Jonard Electrician Scissors

Versatile classic cutter-stripper

When I used to work on cabling (fiber optic and copper) in the field, I found the most frequent tool I reached for was my electrician’s scissors. Over the years, there have been a few “improved” versions, but nothing is nearly as comfortable and useful as the old, all-metal kind. Heavy, thick and blunt, these can take a lot of abuse and can do a lot more than cut. They have two notches for stripping small cables jackets. The edges on the backs of the blades are great for filing and scraping.

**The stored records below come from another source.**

**config.mk**
```make
export PLATFORM = sky130hd
export DESIGN_NAME = rr_arbiter_flat
export DESIGN_NICKNAME = d
export VERILOG_FILES = /design/src/rtl/arb_pkg.sv /design/src/rtl/rr_arbiter_if.sv /design/src/rtl/rr_pick.sv /design/src/rtl/rr_arbiter.sv /design/src/flat_wrapper.sv
export SDC_FILE = /design/constraint.sdc
export NUM_CORES = 1
export LEC_CHECK = 0
export BUFFER_PORTS_ARGS = -buffer_cell sky130_fd_sc_hd__buf_2
export CORE_MARGIN = 2
export CORE_UTILIZATION = 42
export CTS_BUF_LIST = sky130_fd_sc_hd__clkbuf_16
export DETAILED_ROUTE_END_ITERATION = 10
export SLEW_MARGIN = 20
export SYNTH_ARGS = -nofsm -noshare
export SYNTH_HDL_FRONTEND = slang
export SYNTH_SLANG_ARGS = --single-unit
```
**constraint.sdc**
```tcl
create_clock -name clk -period 5.4 [get_ports clk]
set_input_delay 0 -clock clk [delete_from_list [all_inputs] [get_ports clk]]
set_output_delay 0 -clock clk [all_outputs]
set_load 0.1 [all_outputs]
```
**src/rtl/arb_pkg.sv**
```systemverilog
// Shared types and helpers for the round-robin arbiter slice.
package arb_pkg;

    // Arbiter FSM states: no owner, or one requester holding the grant
    typedef enum logic {
        IDLE = 1'b0,
        BUSY = 1'b1
    } arb_state_t;

    // Binary index of the set bit in a one-hot vector (up to 64 requesters);
    // returns 0 for an all-zero vector
    function automatic logic [5:0] onehot_to_idx(input logic [63:0] oneHot);
        logic [5:0] idx;
        idx = '0;
        for (int i = 0; i < 64; i++) begin
            if (oneHot[i]) begin
                idx = 6'(i);
            end
        end
        return idx;
    endfunction

endpackage

```
**src/rtl/rr_arbiter_if.sv**
```systemverilog
// Request/grant bundle between the requester blocks and the arbiter.
interface rr_arbiter_if #(
    parameter int N     = 4,
    parameter int IDX_W = $clog2(N)
);
    import arb_pkg::*;

    logic [N-1:0]     req;
    logic             done;
    logic [N-1:0]     grant;
    logic [IDX_W-1:0] grant_idx;
    logic             grant_valid;
    logic             preempted;

    // Requester side: raises requests and releases the resource
    modport master (
        output req,
        output done,
        input  grant,
        input  grant_idx,
        input  grant_valid,
        input  preempted
    );

    // Arbiter side: samples requests and drives the select lines
    modport slave (
        input  req,
        input  done,
        output grant,
        output grant_idx,
        output grant_valid,
        output preempted
    );

endinterface

```
**src/rtl/rr_pick.sv**
```systemverilog
// Rotating-priority encoder: the first set request at or after ptr wins.
module rr_pick
    import arb_pkg::*;
#(
    parameter int N     = 4,
    parameter int IDX_W = $clog2(N)
) (
    input  logic [N-1:0]     i_req,
    input  logic [IDX_W-1:0] i_ptr,
    output logic [IDX_W-1:0] o_win_idx,
    output logic             o_win_valid
);

    logic [2*N-1:0] w_reqDbl;
    logic [N-1:0]   w_rot;
    logic [N-1:0]   w_rotOh;
    logic [2*N-1:0] w_ohDbl;
    logic [N-1:0]   w_winOh;

    // Rotate so ptr lands on bit 0, keep the lowest set bit, rotate back
    always_comb begin
        w_reqDbl    = {i_req, i_req} >> i_ptr;
        w_rot       = w_reqDbl[N-1:0];
        w_rotOh     = w_rot & (~w_rot + {{(N-1){1'b0}}, 1'b1});
        w_ohDbl     = {w_rotOh, w_rotOh} << i_ptr;
        w_winOh     = w_ohDbl[2*N-1:N];
        o_win_idx   = IDX_W'(onehot_to_idx(64'(w_winOh)));
        o_win_valid = |i_req;
    end

endmodule

```
**src/rtl/rr_arbiter.sv**
```systemverilog
// Round-robin arbiter: registered grant held until done, request drop,
// or the hold limit; re-arbitration on release is back-to-back.
module rr_arbiter
    import arb_pkg::*;
#(
    parameter int N        = 4,
    parameter int MAX_HOLD = 16
) (
    input  logic         clk,
    input  logic         reset,
    rr_arbiter_if.slave  bus
);

    localparam int IDX_W = $clog2(N);
    localparam int HC_W  = (MAX_HOLD == 0) ? 1 : $clog2(MAX_HOLD + 1);
    localparam logic [HC_W-1:0] HOLD_START = (MAX_HOLD == 0) ? '0 : HC_W'(1);

    arb_state_t       r_state;
    logic [N-1:0]     r_grant;
    logic [IDX_W-1:0] r_idx;
    logic             r_valid;
    logic             r_preempted;
    logic [IDX_W-1:0] r_ptr;
    logic [HC_W-1:0]  r_holdCnt;

    logic             w_busy;
    logic             w_ownerReq;
    logic             w_limit;
    logic             w_release;
    logic             w_forced;
    logic [IDX_W-1:0] w_nextPtr;
    logic [IDX_W-1:0] w_pickPtr;
    logic [IDX_W-1:0] w_winIdx;
    logic             w_winValid;

    // Release conditions for the current owner and the pointer to search from;
    // a forced release is one where only the hold limit ended the grant
    always_comb begin
        w_busy     = (r_state == BUSY);
        w_ownerReq = bus.req[r_idx];
        w_limit    = (MAX_HOLD != 0) && (r_holdCnt == HC_W'(MAX_HOLD));
        w_release  = w_busy && (bus.done || !w_ownerReq || w_limit);
        w_forced   = w_busy && w_limit && !bus.done && w_ownerReq;
        w_nextPtr  = (r_idx == IDX_W'(N - 1)) ? '0 : r_idx + IDX_W'(1);
        w_pickPtr  = w_busy ? w_nextPtr : r_ptr;
    end

    rr_pick #(
        .N     (N),
        .IDX_W (IDX_W)
    ) u_pick (
        .i_req       (bus.req),
        .i_ptr       (w_pickPtr),
        .o_win_idx   (w_winIdx),
        .o_win_valid (w_winValid)
    );

    // FSM, rotating pointer, hold counter and registered outputs
    always_ff @(posedge clk) begin
        if (reset) begin
            r_state     <= IDLE;
            r_grant     <= '0;
            r_idx       <= '0;
            r_valid     <= 1'b0;
            r_preempted <= 1'b0;
            r_ptr       <= '0;
            r_holdCnt   <= '0;
        end else begin
            case (r_state)
                IDLE: begin
                    r_preempted <= 1'b0;
                    if (w_winValid) begin
                        r_state   <= BUSY;
                        r_grant   <= {{(N-1){1'b0}}, 1'b1} << w_winIdx;
                        r_idx     <= w_winIdx;
                        r_valid   <= 1'b1;
                        r_holdCnt <= HOLD_START;
                    end
                end
                BUSY: begin
                    if (w_release) begin
                        r_ptr       <= w_nextPtr;
                        r_preempted <= w_forced;
                        if (w_winValid) begin
                            r_grant   <= {{(N-1){1'b0}}, 1'b1} << w_winIdx;
                            r_idx     <= w_winIdx;
                            r_valid   <= 1'b1;
                            r_holdCnt <= HOLD_START;
                        end else begin
                            r_state   <= IDLE;
                            r_grant   <= '0;
                            r_idx     <= '0;
                            r_valid   <= 1'b0;
                            r_holdCnt <= '0;
                        end
                    end else begin
                        r_preempted <= 1'b0;
                        if ((MAX_HOLD != 0) && (r_holdCnt < HC_W'(MAX_HOLD))) begin
                            r_holdCnt <= r_holdCnt + HC_W'(1);
                        end
                    end
                end
                default: begin
                    r_state <= IDLE;
                end
            endcase
        end
    end

    assign bus.grant       = r_grant;
    assign bus.grant_idx   = r_idx;
    assign bus.grant_valid = r_valid;
    assign bus.preempted   = r_preempted;

endmodule
```
**src/flat_wrapper.sv**
```systemverilog
// flat-port wrapper written by rule: the top's interface ports become plain ports
module rr_arbiter_flat import arb_pkg::*;
#(
    parameter int N        = 4,
    parameter int MAX_HOLD = 16
)
  (clk, reset, bus_req, bus_done, bus_grant, bus_grant_idx, bus_grant_valid, bus_preempted);
  rr_arbiter_if #(.N(N)) bus_i ();
  input  logic clk;
  input  logic reset;
  input wire logic [$bits(bus_i.req)-1:0] bus_req;
  input wire logic [$bits(bus_i.done)-1:0] bus_done;
  output wire logic [$bits(bus_i.grant)-1:0] bus_grant;
  output wire logic [$bits(bus_i.grant_idx)-1:0] bus_grant_idx;
  output wire logic [$bits(bus_i.grant_valid)-1:0] bus_grant_valid;
  output wire logic [$bits(bus_i.preempted)-1:0] bus_preempted;
  assign bus_i.req = bus_req;
  assign bus_i.done = bus_done;
  assign bus_grant = bus_i.grant;
  assign bus_grant_idx = bus_i.grant_idx;
  assign bus_grant_valid = bus_i.grant_valid;
  assign bus_preempted = bus_i.preempted;
  rr_arbiter #(.N(N), .MAX_HOLD(MAX_HOLD)) u_core (.clk(clk), .reset(reset), .bus(bus_i));
endmodule
```
==> results of run 1 <==
[worst max-delay path: stages (launching register included)]
cell,delay [ps]
dfxtp_1,540
ha_1,330
mux2i_4,240
nor2_2,60
mux2_2,260
a221o_1,340
a32o_1,270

Since they are very rounded and short you can carry them in your pocket easily, but they’re still big enough to hold comfortably. A shortcoming of Leatherman-like tools is that getting out the scissors can be a pain. When you need scissors, usually you only have a single free hand. These fix that problem. I always have a pair on me. I now mostly use them for clipping cable ties, cutting lengths of string and rope, opening boxes, trimming plants around the house, and especially opening blister-packs. For my work, they were perfect for lacing down structured cabling and dressing cables into a computer or telco rack. We have to scrape paint from the racks to get to bare metal in order to fasten grounding cables, so the filing part of the scissor is a real help. Almost nothing does as good as a job at quick paint-scraping for small areas — and I’ve tried everything from 5-1 tools to a Dremel.

There are a variety of brands that still manufacture old-fashioned electrician scissors. Klein’s are easy to find in Home Depot, etc. The Jonard’s aren’t as common, but they’re a bit beefier, have a blunted point that won’t snap off, and a real nice edge on the back side.